¿Por qué el hijo con el que más te peleas es el que más se parece a ti?

  • No hay un vínculo con más voltaje emocional que las relaciones entre padres e hijos

  • El malestar en este tipo de relaciones se debe a que los padres ven en sus hijos el espejo de lo que ellos alguna vez fueron

  • Los últimos estudios en neurociencia nos dicen que maduramos más tarde de lo que creemos: hasta los 30 años no termina de desarrollarse la corteza prefrontal, la parte del cerebro que nos distingue como adultos

La relación entre padres e hijos es tan compleja como intensa. No hay, probablemente, un vínculo con más voltaje emocional que los avatares entre progenitores y descendientes. Aunque el cariño es incondicional, no es raro que haya peleas y desacuerdos, en especial entre el padre o la madre y un hijo en particular.

Esto es especialmente notorio en las familias con varios hijos. En ese entorno se ve con claridad que uno de los progenitores siempre mantiene una relación más conflictiva con alguien de su prole. El sentido común diría que no hay una buena sintonía entre ambas partes. Sin embargo, psicólogos como la doctora Marta Segrelles, experta en crianza, asegura que el hijo con el que más peleas es el que más se parece a ti, tal y como también explica en Instagram el emprendedor Cristóbal Amo.

Espejos y proyecciones

El malestar en este tipo de relaciones se debe a que los padres ven en sus hijos el espejo de lo que ellos alguna vez fueron, hicieron o quisieron hacer, muchas de estas dinámicas no son del gusto de los padres. Si pudieran, las hubieran evitado; el enojo es una manera de mostrar ese arrepentimiento.

Además, los hijos son las 'esponjas' de los hábitos de los padres. Esto significa que esa conducta de los hijos que irrita a sus padres, seguramente, es el reflejo de lo que ven en ellos.

En la psicología, aceste comportamiento se le llama proyección. Es un mecanismo común en los seres humanos para no hacernos responsables de esos aspectos que negamos como propios, pero que, sin embargo, nos irritan al verlos trasladados en otros. Esta conducta no sólo se da con los defectos o con los hábitos que nos irritan. También se da con las personas a las que admiramos; es una manera de quererse y valorarse a uno mismo.

Saber discutir

Depende del grado de incomodidad o de beligerancia. Las relaciones familiares nunca van a ser armónicas cien por cien; por tanto, hay que asumir que alguna vez surgirán diferencias de objetivos y expectativas. Y en ese punto, es clave saber negociar.
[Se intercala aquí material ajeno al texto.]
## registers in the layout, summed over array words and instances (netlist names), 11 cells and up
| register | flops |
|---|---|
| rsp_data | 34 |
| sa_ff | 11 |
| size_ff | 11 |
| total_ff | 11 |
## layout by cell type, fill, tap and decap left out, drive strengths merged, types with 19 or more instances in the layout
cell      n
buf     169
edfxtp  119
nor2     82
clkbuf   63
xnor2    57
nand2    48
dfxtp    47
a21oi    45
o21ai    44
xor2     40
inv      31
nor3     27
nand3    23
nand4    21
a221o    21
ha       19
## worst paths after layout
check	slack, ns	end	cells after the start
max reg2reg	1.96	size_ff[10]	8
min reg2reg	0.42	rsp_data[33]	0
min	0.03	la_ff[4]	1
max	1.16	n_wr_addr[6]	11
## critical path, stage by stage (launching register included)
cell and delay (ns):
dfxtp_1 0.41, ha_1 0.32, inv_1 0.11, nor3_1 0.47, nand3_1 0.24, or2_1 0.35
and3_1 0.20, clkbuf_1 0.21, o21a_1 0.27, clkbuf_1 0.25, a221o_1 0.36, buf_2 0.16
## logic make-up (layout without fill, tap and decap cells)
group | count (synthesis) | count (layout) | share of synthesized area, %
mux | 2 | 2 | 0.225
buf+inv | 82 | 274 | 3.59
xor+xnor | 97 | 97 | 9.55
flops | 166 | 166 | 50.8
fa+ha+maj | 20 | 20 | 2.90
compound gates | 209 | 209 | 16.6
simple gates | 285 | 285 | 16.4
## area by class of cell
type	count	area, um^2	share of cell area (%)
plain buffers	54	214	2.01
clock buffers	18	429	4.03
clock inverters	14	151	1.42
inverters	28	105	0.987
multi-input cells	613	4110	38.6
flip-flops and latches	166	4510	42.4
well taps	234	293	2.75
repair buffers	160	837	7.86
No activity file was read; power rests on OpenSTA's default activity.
## src/design/krr_pkg.sv

```systemverilog
// Package with the constants, types and command structs of the keyed round-robin member table.
`default_nettype none
package krr_pkg;
  localparam int MaxGroups = 16;
  localparam int MaxMembers = 8;
  localparam int GW = $clog2(MaxGroups);
  localparam int MW = $clog2(MaxMembers);
  localparam int CW = $clog2(MaxMembers + 1);
  localparam int AW = GW + MW;

  localparam logic [1:0] ModeAdd = 2'd0;
  localparam logic [1:0] ModeRemove = 2'd1;
  localparam logic [1:0] ModeNext = 2'd2;
  localparam logic [1:0] ModeClear = 2'd3;

  localparam logic [1:0] StOk = 2'd0;
  localparam logic [1:0] StNotFound = 2'd1;
  localparam logic [1:0] StDuplicate = 2'd2;
  localparam logic [1:0] StFull = 2'd3;

  typedef enum logic [3:0] {
    S_IDLE, S_GSCAN, S_DISPATCH, S_MSCAN, S_MWAIT, S_ADD_NEW, S_APPEND,
    S_NEXT_RD, S_NEXT_WAIT, S_SHIFT_RD, S_SHIFT_WAIT, S_REM_FIN, S_DONE
  } state_t;

  typedef struct packed {
    logic load;
    logic gscan_clr;
    logic gscan_step;
    logic mscan_clr;
    logic mem_rd;
    logic add_new;
    logic append;
    logic next_adv;
    logic shift_wr;
    logic rem_fin;
    logic clear_all;
    logic set_result;
    logic [1:0] res_status;
    logic use_rdata;
  } cmd_t;

  typedef struct packed {
    logic [1:0] mode;
    logic gscan_done;
    logic gfound;
    logic free_found;
    logic mscan_done;
    logic mhit;
    logic group_full;
    logic next_ok;
    logic shift_done;
  } stat_t;
endpackage
`default_nettype wire

```

## src/design/krr_ctrl.sv

```systemverilog
// Controller state machine that sequences the searches and updates of the member table.
`default_nettype none
module krr_ctrl (
  input  wire logic clk,
  input  wire logic rst,
  input  wire logic start,
  output logic busy,
  output krr_pkg::cmd_t cmd,
  input  krr_pkg::stat_t st,
  output logic done
);
  import krr_pkg::*;
  state_t state, state_next;

  always_ff @(posedge clk) begin
    if (rst) begin
      state <= S_IDLE;
    end else begin
      state <= state_next;
    end
  end

  always_comb begin
    state_next = state;
    cmd = '0;
    busy = (state != S_IDLE);
    done = 1'b0;
    case (state)
      S_IDLE: begin
        if (start) begin
          cmd.load = 1'b1;
          cmd.gscan_clr = 1'b1;
          state_next = S_GSCAN;
        end
      end
      S_GSCAN: begin
        cmd.gscan_step = 1'b1;
        if (st.mode == ModeClear) begin
          state_next = S_DISPATCH;
        end else if (st.gscan_done) begin
          state_next = S_DISPATCH;
        end
      end
      S_DISPATCH: begin
        cmd.mscan_clr = 1'b1;
        if (st.mode == ModeClear) begin
          cmd.clear_all = 1'b1;
          cmd.set_result = 1'b1;
          cmd.res_status = StOk;
          state_next = S_DONE;
        end else if (!st.gfound) begin
          cmd.set_result = 1'b1;
          if (st.mode == ModeAdd) begin
            if (st.free_found) begin
              state_next = S_ADD_NEW;
            end else begin
              cmd.res_status = StFull;
              state_next = S_DONE;
            end
          end else begin
            cmd.res_status = StNotFound;
            state_next = S_DONE;
          end
          if (st.mode == ModeAdd && st.free_found) begin
            cmd.set_result = 1'b0;
          end
        end else if (st.mode == ModeNext) begin
          state_next = S_NEXT_RD;
        end else begin
          state_next = S_MSCAN;
        end
      end
      S_MSCAN: begin
        if (st.mscan_done) begin
          if (st.mode == ModeAdd) begin
            if (st.group_full) begin
              cmd.set_result = 1'b1;
              cmd.res_status = StFull;
              state_next = S_DONE;
            end else begin
              state_next = S_APPEND;
            end
          end else begin
            cmd.set_result = 1'b1;
            cmd.res_status = StNotFound;
            state_next = S_DONE;
          end
        end else begin
          cmd.mem_rd = 1'b1;
          state_next = S_MWAIT;
        end
      end
      S_MWAIT: begin
        if (st.mhit) begin
          if (st.mode == ModeAdd) begin
            cmd.set_result = 1'b1;
            cmd.res_status = StDuplicate;
            state_next = S_DONE;
          end else begin
            state_next = S_SHIFT_RD;
          end
        end else begin
          state_next = S_MSCAN;
        end
      end
      S_ADD_NEW: begin
        cmd.add_new = 1'b1;
        cmd.set_result = 1'b1;
        cmd.res_status = StOk;
        state_next = S_DONE;
      end
      S_APPEND: begin
        cmd.append = 1'b1;
        cmd.set_result = 1'b1;
        cmd.res_status = StOk;
        state_next = S_DONE;
      end
      S_NEXT_RD: begin
        if (st.next_ok) begin
          cmd.mem_rd = 1'b1;
          state_next = S_NEXT_WAIT;
        end else begin
          cmd.set_result = 1'b1;
          cmd.res_status = StNotFound;
          state_next = S_DONE;
        end
      end
      S_NEXT_WAIT: begin
        cmd.next_adv = 1'b1;
        cmd.set_result = 1'b1;
        cmd.use_rdata = 1'b1;
        cmd.res_status = StOk;
        state_next = S_DONE;
      end
      S_SHIFT_RD: begin
        if (st.shift_done) begin
          state_next = S_REM_FIN;
        end else begin
          cmd.mem_rd = 1'b1;
          state_next = S_SHIFT_WAIT;
        end
      end
      S_SHIFT_WAIT: begin
        cmd.shift_wr = 1'b1;
        state_next = S_SHIFT_RD;
      end
      S_REM_FIN: begin
        cmd.rem_fin = 1'b1;
        cmd.set_result = 1'b1;
        cmd.res_status = StOk;
        state_next = S_DONE;
      end
      S_DONE: begin
        done = 1'b1;
        state_next = S_IDLE;
      end
      default: begin
        state_next = S_IDLE;
      end
    endcase
  end
endmodule
`default_nettype wire

```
Como adultos, deberíamos entender que si hay algo que no nos convence o queremos cambiar, la solución no es discutir, sino negociar, aunque la otra parte de la negociación sea uno de nuestros hijos. "Negociar es algo sano y muy distinto a discutir o pelear. En la discusión hay gritos, insultos, faltas de respeto, críticas, desprecio y actitud defensiva. En la negociación, en cambio, suele llegarse a un acuerdo en el que ambos ceden", explica la psicóloga Lara Ferreiro, para quien negociar bien implica "saber hacer una comunicación directa, clara y efectiva".

Según la experta, la clave para no impacientarnos de más es regular nuestro semáforo emocional. "Es cierto que hay gente muy impulsiva que no sabe controlarse, pero con la terapia adecuada, puede conseguirse. De hecho, enseño a mis pacientes a controlar esa impulsividad".

Aceptarse y educar

Los psicólogos insisten en que si lo que se desea es limar asperezas con ese hijo aparentemente conflictivo, es necesario aceptarse uno mismo y reconocer eso que no nos gusta de nosotros. Probablemente, esas carencias son las que se reflejan en nuestro hijo y provocan nuestra impaciencia.

Por último, no debemos olvidar que los hijos están en fase de aprendizaje hasta pasados los 20 años. No es bueno juzgarles duramente porque aún están aprendiendo, y el aprendizaje nunca es lineal: a veces se avanza y a veces, se retrocede. Los últimos estudios en neurociencia nos dicen que maduramos más tarde de lo que creemos. Según explica la neurocientífica Nazareth Castellanos, hasta los 30 años no termina de desarrollarse la corteza prefrontal, esa parte del cerebro indispensable para planificar, postergar y, en suma, realizar las funciones ejecutivas por las que se distingue una personalidad adulta.